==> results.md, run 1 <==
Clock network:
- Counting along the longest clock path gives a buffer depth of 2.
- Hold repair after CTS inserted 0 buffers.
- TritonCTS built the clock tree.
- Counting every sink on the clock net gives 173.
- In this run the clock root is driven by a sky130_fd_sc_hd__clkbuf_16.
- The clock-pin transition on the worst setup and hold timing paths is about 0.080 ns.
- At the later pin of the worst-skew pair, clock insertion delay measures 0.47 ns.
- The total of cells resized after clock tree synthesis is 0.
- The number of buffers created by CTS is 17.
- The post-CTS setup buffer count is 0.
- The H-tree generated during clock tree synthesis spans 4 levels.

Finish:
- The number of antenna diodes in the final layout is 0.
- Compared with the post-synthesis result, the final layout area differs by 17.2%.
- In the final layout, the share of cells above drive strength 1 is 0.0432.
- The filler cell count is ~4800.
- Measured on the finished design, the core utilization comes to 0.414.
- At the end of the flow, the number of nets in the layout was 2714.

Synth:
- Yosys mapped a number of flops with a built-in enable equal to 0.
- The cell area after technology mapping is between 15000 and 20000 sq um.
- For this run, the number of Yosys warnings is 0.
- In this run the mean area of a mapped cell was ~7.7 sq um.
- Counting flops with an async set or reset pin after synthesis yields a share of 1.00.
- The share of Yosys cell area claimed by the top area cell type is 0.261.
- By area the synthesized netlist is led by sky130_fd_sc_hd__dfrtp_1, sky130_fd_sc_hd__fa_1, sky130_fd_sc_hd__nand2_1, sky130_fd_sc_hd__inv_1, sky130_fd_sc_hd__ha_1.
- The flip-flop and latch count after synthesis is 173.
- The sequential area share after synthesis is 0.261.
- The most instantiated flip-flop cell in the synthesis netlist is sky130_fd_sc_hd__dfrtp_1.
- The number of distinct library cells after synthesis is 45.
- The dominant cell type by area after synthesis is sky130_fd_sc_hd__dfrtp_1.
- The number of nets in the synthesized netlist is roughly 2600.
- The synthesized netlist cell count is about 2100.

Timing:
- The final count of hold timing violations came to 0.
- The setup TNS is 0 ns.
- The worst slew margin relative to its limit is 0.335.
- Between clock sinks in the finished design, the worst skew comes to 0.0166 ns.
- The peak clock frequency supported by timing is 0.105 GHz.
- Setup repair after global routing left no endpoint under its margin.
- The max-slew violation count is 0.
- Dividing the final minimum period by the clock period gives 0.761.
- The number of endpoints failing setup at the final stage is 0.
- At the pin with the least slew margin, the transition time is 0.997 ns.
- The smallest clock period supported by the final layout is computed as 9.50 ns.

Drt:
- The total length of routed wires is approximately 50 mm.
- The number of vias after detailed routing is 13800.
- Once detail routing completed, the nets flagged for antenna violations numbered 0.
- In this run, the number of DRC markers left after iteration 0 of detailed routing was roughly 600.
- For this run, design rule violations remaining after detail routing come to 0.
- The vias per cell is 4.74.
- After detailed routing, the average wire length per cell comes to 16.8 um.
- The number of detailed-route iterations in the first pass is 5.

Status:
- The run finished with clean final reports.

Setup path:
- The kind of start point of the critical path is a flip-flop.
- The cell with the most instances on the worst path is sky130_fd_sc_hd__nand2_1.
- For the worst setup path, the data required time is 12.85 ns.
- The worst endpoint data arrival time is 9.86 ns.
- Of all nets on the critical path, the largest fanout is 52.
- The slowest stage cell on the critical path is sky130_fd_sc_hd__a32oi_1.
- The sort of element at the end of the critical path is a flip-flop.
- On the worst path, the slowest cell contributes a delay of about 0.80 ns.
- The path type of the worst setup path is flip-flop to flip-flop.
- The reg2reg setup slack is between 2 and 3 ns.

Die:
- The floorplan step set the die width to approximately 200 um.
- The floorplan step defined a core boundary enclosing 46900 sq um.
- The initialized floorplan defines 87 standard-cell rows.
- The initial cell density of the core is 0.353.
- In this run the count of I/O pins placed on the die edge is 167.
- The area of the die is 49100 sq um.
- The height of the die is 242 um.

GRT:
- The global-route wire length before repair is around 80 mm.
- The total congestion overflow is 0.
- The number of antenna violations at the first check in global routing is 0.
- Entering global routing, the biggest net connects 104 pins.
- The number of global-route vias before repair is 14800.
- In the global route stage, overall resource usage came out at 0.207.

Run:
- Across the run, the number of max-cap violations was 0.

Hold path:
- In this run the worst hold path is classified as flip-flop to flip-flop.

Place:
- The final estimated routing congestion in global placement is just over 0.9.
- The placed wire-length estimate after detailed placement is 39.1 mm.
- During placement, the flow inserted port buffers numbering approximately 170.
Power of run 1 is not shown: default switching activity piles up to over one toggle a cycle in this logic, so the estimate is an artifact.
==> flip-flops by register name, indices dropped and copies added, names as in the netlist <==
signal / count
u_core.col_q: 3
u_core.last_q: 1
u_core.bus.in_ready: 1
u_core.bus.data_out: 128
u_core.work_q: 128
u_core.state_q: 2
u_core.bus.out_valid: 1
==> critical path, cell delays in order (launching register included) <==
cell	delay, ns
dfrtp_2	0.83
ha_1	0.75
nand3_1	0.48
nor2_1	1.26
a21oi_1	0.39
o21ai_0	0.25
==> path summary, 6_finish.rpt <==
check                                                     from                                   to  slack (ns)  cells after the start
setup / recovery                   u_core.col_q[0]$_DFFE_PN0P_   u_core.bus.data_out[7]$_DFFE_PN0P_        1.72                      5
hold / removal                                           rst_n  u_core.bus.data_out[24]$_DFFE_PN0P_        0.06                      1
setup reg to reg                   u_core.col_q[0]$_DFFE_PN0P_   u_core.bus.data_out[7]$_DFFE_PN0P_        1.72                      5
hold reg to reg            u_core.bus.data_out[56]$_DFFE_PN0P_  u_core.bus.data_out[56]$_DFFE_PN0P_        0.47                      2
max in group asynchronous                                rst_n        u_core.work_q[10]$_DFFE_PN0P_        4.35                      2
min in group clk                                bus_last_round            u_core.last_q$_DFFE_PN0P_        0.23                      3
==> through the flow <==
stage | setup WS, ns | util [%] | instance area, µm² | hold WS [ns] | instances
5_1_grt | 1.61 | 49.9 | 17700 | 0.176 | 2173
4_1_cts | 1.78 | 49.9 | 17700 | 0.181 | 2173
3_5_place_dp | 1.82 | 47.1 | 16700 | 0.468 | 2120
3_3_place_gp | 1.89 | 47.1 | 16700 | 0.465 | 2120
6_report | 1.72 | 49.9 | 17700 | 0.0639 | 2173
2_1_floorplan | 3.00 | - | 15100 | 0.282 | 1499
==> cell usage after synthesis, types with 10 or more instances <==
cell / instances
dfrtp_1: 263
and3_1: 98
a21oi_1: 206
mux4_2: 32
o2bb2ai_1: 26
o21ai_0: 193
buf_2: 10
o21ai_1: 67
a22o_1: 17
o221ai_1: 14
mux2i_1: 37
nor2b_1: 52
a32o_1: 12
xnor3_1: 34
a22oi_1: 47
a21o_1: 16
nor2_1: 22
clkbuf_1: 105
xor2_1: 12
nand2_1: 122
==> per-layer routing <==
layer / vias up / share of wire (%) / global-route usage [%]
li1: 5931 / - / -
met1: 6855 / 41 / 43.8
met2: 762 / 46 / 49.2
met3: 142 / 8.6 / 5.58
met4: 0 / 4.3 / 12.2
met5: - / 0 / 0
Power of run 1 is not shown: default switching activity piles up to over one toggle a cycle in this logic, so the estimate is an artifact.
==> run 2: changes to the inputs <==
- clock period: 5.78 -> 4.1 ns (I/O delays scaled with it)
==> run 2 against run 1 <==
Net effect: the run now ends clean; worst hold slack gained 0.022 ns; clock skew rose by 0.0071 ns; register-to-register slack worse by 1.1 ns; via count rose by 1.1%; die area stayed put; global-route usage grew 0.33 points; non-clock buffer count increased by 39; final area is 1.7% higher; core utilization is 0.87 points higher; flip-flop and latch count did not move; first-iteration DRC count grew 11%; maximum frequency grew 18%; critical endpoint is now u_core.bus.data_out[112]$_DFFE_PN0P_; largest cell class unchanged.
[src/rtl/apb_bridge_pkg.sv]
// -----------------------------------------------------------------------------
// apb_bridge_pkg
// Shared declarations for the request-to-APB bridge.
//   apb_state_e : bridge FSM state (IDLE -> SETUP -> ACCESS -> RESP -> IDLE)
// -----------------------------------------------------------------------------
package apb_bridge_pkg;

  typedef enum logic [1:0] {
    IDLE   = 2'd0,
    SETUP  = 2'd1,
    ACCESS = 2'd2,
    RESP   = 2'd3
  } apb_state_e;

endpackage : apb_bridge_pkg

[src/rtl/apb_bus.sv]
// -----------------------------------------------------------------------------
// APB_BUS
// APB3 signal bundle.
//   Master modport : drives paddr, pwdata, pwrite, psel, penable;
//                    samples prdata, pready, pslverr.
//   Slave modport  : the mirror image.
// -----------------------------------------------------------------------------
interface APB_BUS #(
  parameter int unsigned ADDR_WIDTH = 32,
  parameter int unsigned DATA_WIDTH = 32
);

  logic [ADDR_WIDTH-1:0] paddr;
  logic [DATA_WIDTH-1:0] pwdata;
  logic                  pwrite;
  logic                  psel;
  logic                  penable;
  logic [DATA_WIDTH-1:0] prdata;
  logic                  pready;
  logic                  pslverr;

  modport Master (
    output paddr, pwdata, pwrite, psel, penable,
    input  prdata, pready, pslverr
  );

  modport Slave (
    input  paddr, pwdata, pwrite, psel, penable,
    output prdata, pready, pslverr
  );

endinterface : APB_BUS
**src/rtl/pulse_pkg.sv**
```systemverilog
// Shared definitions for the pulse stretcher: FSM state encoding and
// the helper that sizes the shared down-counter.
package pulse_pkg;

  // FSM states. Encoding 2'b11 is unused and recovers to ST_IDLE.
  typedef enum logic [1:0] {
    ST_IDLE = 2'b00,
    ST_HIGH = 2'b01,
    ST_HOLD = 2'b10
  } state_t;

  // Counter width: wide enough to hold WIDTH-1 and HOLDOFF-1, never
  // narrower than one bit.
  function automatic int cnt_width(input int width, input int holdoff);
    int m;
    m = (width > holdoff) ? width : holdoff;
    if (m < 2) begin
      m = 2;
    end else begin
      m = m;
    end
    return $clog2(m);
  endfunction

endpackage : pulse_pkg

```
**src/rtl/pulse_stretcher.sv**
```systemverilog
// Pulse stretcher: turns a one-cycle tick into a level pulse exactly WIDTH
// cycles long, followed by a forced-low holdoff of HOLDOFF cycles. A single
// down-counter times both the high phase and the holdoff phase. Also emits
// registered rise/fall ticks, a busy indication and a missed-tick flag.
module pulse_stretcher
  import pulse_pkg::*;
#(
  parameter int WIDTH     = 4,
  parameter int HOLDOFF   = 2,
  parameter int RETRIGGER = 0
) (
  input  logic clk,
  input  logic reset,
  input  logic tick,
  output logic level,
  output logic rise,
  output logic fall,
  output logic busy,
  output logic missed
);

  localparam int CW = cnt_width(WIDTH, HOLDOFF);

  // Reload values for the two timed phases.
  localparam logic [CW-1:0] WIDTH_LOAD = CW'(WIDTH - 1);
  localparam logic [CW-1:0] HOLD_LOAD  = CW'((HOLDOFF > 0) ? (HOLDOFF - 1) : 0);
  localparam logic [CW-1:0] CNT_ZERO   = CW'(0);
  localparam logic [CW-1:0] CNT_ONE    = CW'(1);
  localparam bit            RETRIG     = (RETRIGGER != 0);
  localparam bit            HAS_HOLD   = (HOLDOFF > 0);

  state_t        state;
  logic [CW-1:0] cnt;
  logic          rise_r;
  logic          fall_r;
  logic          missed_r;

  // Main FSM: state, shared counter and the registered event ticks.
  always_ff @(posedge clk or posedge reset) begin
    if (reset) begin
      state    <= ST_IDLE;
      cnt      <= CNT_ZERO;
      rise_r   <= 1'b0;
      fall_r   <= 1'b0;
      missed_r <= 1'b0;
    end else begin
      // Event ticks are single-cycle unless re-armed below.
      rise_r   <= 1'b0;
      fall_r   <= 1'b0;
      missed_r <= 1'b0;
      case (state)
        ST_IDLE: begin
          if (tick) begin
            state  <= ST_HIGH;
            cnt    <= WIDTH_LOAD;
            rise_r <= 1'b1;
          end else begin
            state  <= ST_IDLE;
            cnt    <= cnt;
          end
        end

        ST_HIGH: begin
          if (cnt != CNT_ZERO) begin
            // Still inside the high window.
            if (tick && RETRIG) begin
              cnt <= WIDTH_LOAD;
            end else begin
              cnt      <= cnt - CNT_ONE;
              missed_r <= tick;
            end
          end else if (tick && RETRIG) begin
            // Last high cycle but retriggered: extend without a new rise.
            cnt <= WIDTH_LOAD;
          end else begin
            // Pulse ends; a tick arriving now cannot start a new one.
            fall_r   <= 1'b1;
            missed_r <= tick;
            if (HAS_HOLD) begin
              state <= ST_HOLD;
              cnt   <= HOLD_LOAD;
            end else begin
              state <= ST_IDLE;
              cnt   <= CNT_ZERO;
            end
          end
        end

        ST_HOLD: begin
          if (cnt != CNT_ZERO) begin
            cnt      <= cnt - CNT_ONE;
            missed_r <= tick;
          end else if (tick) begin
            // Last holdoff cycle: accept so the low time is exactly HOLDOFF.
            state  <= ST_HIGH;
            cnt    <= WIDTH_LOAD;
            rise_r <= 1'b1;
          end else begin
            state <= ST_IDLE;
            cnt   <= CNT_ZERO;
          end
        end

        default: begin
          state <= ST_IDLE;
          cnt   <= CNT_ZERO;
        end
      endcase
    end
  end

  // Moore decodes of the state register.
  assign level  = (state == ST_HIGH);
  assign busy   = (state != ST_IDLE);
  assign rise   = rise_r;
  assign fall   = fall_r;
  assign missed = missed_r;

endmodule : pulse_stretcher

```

==

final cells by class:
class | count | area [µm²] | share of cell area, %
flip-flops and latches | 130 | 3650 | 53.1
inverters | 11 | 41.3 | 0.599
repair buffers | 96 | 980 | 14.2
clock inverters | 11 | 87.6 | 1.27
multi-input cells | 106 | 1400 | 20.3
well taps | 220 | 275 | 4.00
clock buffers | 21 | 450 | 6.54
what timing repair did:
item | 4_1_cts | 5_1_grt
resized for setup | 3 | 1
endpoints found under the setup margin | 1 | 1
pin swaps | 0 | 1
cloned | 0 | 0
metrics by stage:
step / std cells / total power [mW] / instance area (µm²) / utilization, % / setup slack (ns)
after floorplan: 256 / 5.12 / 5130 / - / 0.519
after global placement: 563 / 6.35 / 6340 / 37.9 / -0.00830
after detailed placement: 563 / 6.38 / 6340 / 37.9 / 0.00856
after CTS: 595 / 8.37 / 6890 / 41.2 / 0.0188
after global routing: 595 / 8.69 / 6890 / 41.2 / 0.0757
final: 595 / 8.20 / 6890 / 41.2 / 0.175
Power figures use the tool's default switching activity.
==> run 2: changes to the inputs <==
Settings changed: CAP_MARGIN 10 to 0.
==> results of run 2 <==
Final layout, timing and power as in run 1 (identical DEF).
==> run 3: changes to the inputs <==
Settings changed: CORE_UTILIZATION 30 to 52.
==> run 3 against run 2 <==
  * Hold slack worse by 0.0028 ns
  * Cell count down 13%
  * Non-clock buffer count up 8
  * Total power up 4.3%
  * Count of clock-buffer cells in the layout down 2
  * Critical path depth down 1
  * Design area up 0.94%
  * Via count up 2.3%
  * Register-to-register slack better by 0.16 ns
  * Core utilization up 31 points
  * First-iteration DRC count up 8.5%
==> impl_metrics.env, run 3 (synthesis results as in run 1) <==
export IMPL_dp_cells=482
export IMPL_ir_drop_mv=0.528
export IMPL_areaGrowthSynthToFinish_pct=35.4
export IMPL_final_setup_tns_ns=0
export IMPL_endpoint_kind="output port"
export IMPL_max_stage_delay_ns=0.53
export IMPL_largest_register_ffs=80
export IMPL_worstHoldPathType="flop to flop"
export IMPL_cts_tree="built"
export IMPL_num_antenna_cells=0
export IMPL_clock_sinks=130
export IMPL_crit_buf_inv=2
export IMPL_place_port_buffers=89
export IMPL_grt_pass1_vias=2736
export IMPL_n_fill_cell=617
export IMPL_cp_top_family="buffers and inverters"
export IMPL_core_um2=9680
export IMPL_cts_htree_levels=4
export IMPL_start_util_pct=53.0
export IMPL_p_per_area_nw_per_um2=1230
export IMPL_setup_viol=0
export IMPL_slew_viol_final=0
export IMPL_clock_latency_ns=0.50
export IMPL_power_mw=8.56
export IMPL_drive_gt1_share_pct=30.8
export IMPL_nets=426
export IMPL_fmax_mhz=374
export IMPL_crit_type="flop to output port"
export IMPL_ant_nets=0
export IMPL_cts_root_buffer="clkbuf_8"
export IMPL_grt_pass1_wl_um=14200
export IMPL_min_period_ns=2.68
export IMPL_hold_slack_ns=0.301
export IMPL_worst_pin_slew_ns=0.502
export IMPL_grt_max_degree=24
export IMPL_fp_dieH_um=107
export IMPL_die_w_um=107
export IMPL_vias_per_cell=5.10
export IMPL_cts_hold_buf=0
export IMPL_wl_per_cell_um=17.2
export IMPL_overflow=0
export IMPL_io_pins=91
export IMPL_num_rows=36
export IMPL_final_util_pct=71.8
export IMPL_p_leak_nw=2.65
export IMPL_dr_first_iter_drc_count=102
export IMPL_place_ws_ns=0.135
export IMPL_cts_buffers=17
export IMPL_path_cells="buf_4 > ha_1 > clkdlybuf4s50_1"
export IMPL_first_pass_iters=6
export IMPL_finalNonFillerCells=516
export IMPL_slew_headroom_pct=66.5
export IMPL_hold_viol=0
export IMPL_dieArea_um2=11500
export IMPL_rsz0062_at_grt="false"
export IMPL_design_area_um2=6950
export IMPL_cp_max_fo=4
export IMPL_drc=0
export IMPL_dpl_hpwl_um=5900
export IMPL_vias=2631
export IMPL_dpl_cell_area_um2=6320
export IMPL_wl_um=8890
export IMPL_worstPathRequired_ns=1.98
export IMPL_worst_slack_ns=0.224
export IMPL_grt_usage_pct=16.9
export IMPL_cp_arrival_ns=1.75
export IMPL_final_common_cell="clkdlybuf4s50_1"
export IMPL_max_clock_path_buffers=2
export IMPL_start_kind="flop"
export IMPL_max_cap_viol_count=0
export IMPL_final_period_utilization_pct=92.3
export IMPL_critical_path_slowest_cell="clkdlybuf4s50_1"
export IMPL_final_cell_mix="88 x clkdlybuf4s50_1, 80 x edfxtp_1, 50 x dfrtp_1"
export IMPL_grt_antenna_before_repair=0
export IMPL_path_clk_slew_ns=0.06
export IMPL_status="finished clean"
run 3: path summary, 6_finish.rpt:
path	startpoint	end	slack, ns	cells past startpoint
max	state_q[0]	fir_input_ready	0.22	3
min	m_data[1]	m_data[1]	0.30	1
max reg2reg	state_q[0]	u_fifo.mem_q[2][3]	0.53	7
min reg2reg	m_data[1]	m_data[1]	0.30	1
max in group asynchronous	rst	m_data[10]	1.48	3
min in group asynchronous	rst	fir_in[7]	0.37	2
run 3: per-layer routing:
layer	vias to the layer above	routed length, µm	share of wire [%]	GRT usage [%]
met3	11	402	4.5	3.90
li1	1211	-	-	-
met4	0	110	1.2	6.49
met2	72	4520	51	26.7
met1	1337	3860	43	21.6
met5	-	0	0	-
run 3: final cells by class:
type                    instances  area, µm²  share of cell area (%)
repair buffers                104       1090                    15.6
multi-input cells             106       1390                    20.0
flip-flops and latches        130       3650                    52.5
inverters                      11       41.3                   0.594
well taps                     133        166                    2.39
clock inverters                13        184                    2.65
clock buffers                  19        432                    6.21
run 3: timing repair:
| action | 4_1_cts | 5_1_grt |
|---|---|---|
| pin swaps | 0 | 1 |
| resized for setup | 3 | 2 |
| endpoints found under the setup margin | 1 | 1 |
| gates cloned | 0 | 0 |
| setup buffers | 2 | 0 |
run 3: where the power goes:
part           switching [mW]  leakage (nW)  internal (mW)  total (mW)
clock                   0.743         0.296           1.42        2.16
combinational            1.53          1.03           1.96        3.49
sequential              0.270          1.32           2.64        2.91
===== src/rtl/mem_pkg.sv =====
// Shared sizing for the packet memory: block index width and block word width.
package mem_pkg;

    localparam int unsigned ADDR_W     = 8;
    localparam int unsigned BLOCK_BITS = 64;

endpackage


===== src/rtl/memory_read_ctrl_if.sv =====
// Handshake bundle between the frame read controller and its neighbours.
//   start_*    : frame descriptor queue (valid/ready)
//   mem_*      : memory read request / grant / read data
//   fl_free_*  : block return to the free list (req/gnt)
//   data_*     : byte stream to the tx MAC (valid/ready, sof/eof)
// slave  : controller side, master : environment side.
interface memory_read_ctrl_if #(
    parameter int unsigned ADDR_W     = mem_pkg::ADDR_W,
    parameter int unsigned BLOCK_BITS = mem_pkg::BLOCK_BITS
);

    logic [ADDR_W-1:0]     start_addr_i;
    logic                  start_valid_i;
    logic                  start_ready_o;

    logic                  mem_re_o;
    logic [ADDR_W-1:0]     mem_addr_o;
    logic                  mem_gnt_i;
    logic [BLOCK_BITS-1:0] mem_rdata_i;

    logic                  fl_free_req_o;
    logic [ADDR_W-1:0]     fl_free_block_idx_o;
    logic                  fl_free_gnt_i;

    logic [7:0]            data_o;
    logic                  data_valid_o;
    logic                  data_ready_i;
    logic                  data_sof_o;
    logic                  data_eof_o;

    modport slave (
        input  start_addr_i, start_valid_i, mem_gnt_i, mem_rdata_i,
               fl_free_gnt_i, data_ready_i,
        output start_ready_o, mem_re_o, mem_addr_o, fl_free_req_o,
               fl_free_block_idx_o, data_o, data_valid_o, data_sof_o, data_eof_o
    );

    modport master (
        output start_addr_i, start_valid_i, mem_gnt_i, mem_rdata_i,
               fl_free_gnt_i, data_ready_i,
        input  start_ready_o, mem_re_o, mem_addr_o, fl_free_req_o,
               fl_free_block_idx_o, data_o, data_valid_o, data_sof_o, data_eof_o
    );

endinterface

__INSTRUCTIONS FOR THE TASK__: Would you please write out, exactly and with no other lines, the stretch of the listing above from the line containing "results.md, run 1" through the line containing "- The share"?

__PROBLEM SOLUTION__:
==> results.md, run 1 <==
Clock network:
- Counting along the longest clock path gives a buffer depth of 2.
- Hold repair after CTS inserted 0 buffers.
- TritonCTS built the clock tree.
- Counting every sink on the clock net gives 173.
- In this run the clock root is driven by a sky130_fd_sc_hd__clkbuf_16.
- The clock-pin transition on the worst setup and hold timing paths is about 0.080 ns.
- At the later pin of the worst-skew pair, clock insertion delay measures 0.47 ns.
- The total of cells resized after clock tree synthesis is 0.
- The number of buffers created by CTS is 17.
- The post-CTS setup buffer count is 0.
- The H-tree generated during clock tree synthesis spans 4 levels.

Finish:
- The number of antenna diodes in the final layout is 0.
- Compared with the post-synthesis result, the final layout area differs by 17.2%.
- In the final layout, the share of cells above drive strength 1 is 0.0432.
- The filler cell count is ~4800.
- Measured on the finished design, the core utilization comes to 0.414.
- At the end of the flow, the number of nets in the layout was 2714.

Synth:
- Yosys mapped a number of flops with a built-in enable equal to 0.
- The cell area after technology mapping is between 15000 and 20000 sq um.
- For this run, the number of Yosys warnings is 0.
- In this run the mean area of a mapped cell was ~7.7 sq um.
- Counting flops with an async set or reset pin after synthesis yields a share of 1.00.
- The share of Yosys cell area claimed by the top area cell type is 0.261.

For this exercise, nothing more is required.